(Collected data)
________________________________________

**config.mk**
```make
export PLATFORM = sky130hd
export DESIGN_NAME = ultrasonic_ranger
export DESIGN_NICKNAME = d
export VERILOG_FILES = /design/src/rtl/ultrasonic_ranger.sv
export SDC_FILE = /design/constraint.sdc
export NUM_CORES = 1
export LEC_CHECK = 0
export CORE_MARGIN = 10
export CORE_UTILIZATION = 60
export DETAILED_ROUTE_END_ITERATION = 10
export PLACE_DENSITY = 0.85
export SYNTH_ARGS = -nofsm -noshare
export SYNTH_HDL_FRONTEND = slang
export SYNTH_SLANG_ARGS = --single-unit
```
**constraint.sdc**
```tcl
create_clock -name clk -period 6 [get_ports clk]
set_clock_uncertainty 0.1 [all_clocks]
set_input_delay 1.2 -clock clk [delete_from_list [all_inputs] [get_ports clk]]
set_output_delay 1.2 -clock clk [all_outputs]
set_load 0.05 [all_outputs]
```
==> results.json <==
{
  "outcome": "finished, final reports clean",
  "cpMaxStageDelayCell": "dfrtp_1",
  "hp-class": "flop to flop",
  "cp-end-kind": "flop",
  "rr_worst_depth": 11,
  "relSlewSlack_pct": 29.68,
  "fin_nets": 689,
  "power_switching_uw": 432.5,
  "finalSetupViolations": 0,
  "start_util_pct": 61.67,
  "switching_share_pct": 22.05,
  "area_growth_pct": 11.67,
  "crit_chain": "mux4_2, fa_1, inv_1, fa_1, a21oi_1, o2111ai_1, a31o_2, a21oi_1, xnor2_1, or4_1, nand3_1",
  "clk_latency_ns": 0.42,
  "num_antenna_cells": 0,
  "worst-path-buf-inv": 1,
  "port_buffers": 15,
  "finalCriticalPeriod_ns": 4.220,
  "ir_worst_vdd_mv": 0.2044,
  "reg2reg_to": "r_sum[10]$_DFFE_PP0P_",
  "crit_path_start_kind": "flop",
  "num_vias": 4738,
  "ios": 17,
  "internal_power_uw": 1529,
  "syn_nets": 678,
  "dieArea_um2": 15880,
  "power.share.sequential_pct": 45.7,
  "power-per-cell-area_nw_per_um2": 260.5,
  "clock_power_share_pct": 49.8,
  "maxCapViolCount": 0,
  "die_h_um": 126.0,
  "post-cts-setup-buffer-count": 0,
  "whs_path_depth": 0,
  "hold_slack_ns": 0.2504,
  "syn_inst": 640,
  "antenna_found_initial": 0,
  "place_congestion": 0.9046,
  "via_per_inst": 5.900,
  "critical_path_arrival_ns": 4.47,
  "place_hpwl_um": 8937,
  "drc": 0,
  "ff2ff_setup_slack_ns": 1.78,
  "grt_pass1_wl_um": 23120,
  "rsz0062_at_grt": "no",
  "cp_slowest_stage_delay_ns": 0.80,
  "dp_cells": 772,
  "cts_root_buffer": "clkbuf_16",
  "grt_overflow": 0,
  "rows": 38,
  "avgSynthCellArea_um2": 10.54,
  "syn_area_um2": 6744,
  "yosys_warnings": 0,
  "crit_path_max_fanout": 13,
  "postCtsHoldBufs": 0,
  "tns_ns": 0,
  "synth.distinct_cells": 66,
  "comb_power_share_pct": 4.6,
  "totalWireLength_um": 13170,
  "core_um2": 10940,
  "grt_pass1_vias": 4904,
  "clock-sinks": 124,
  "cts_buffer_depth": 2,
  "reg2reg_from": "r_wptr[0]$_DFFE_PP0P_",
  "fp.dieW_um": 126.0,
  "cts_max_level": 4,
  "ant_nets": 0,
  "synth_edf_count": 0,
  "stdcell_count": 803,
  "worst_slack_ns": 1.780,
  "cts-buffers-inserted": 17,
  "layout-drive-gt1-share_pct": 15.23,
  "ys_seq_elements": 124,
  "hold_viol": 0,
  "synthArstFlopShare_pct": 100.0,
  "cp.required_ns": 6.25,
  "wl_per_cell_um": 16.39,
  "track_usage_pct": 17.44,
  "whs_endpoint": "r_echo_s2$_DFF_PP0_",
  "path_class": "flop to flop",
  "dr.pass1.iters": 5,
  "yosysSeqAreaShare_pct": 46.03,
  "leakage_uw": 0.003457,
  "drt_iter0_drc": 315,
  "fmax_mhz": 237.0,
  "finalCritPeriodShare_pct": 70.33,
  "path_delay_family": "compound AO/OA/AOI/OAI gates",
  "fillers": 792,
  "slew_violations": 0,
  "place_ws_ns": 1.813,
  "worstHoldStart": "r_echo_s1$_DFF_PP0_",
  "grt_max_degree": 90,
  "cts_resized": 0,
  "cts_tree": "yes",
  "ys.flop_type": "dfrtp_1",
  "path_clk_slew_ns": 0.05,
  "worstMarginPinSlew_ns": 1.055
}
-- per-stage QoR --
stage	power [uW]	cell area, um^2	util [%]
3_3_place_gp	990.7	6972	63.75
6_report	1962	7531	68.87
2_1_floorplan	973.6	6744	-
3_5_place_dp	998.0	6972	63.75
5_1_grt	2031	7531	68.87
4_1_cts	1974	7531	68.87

________________________________________

PROMPT: You are asked to copy all of the entries above exactly.

REPLY:
**config.mk**
```make
export PLATFORM = sky130hd
export DESIGN_NAME = ultrasonic_ranger
export DESIGN_NICKNAME = d
export VERILOG_FILES = /design/src/rtl/ultrasonic_ranger.sv
export SDC_FILE = /design/constraint.sdc
export NUM_CORES = 1
export LEC_CHECK = 0
export CORE_MARGIN = 10
export CORE_UTILIZATION = 60
export DETAILED_ROUTE_END_ITERATION = 10
export PLACE_DENSITY = 0.85
export SYNTH_ARGS = -nofsm -noshare
export SYNTH_HDL_FRONTEND = slang
export SYNTH_SLANG_ARGS = --single-unit
```
**constraint.sdc**
```tcl
create_clock -name clk -period 6 [get_ports clk]
set_clock_uncertainty 0.1 [all_clocks]
set_input_delay 1.2 -clock clk [delete_from_list [all_inputs] [get_ports clk]]
set_output_delay 1.2 -clock clk [all_outputs]
set_load 0.05 [all_outputs]
```
==> results.json <==
{
  "outcome": "finished, final reports clean",
  "cpMaxStageDelayCell": "dfrtp_1",
  "hp-class": "flop to flop",
  "cp-end-kind": "flop",
  "rr_worst_depth": 11,
  "relSlewSlack_pct": 29.68,
  "fin_nets": 689,
  "power_switching_uw": 432.5,
  "finalSetupViolations": 0,
  "start_util_pct": 61.67,
  "switching_share_pct": 22.05,
  "area_growth_pct": 11.67,
  "crit_chain": "mux4_2, fa_1, inv_1, fa_1, a21oi_1, o2111ai_1, a31o_2, a21oi_1, xnor2_1, or4_1, nand3_1",
  "clk_latency_ns": 0.42,
  "num_antenna_cells": 0,
  "worst-path-buf-inv": 1,
  "port_buffers": 15,
  "finalCriticalPeriod_ns": 4.220,
  "ir_worst_vdd_mv": 0.2044,
  "reg2reg_to": "r_sum[10]$_DFFE_PP0P_",
  "crit_path_start_kind": "flop",
  "num_vias": 4738,
  "ios": 17,
  "internal_power_uw": 1529,
  "syn_nets": 678,
  "dieArea_um2": 15880,
  "power.share.sequential_pct": 45.7,
  "power-per-cell-area_nw_per_um2": 260.5,
  "clock_power_share_pct": 49.8,
  "maxCapViolCount": 0,
  "die_h_um": 126.0,
  "post-cts-setup-buffer-count": 0,
  "whs_path_depth": 0,
  "hold_slack_ns": 0.2504,
  "syn_inst": 640,
  "antenna_found_initial": 0,
  "place_congestion": 0.9046,
  "via_per_inst": 5.900,
  "critical_path_arrival_ns": 4.47,
  "place_hpwl_um": 8937,
  "drc": 0,
  "ff2ff_setup_slack_ns": 1.78,
  "grt_pass1_wl_um": 23120,
  "rsz0062_at_grt": "no",
  "cp_slowest_stage_delay_ns": 0.80,
  "dp_cells": 772,
  "cts_root_buffer": "clkbuf_16",
  "grt_overflow": 0,
  "rows": 38,
  "avgSynthCellArea_um2": 10.54,
  "syn_area_um2": 6744,
  "yosys_warnings": 0,
  "crit_path_max_fanout": 13,
  "postCtsHoldBufs": 0,
  "tns_ns": 0,
  "synth.distinct_cells": 66,
  "comb_power_share_pct": 4.6,
  "totalWireLength_um": 13170,
  "core_um2": 10940,
  "grt_pass1_vias": 4904,
  "clock-sinks": 124,
  "cts_buffer_depth": 2,
  "reg2reg_from": "r_wptr[0]$_DFFE_PP0P_",
  "fp.dieW_um": 126.0,
  "cts_max_level": 4,
  "ant_nets": 0,
  "synth_edf_count": 0,
  "stdcell_count": 803,
  "worst_slack_ns": 1.780,
  "cts-buffers-inserted": 17,
  "layout-drive-gt1-share_pct": 15.23,
  "ys_seq_elements": 124,
  "hold_viol": 0,
  "synthArstFlopShare_pct": 100.0,
  "cp.required_ns": 6.25,
  "wl_per_cell_um": 16.39,
  "track_usage_pct": 17.44,
  "whs_endpoint": "r_echo_s2$_DFF_PP0_",
  "path_class": "flop to flop",
  "dr.pass1.iters": 5,
  "yosysSeqAreaShare_pct": 46.03,
  "leakage_uw": 0.003457,
  "drt_iter0_drc": 315,
  "fmax_mhz": 237.0,
  "finalCritPeriodShare_pct": 70.33,
  "path_delay_family": "compound AO/OA/AOI/OAI gates",
  "fillers": 792,
  "slew_violations": 0,
  "place_ws_ns": 1.813,
  "worstHoldStart": "r_echo_s1$_DFF_PP0_",
  "grt_max_degree": 90,
  "cts_resized": 0,
  "cts_tree": "yes",
  "ys.flop_type": "dfrtp_1",
  "path_clk_slew_ns": 0.05,
  "worstMarginPinSlew_ns": 1.055
}
-- per-stage QoR --
stage	power [uW]	cell area, um^2	util [%]
3_3_place_gp	990.7	6972	63.75
6_report	1962	7531	68.87
2_1_floorplan	973.6	6744	-
3_5_place_dp	998.0	6972	63.75
5_1_grt	2031	7531	68.87
4_1_cts	1974	7531	68.87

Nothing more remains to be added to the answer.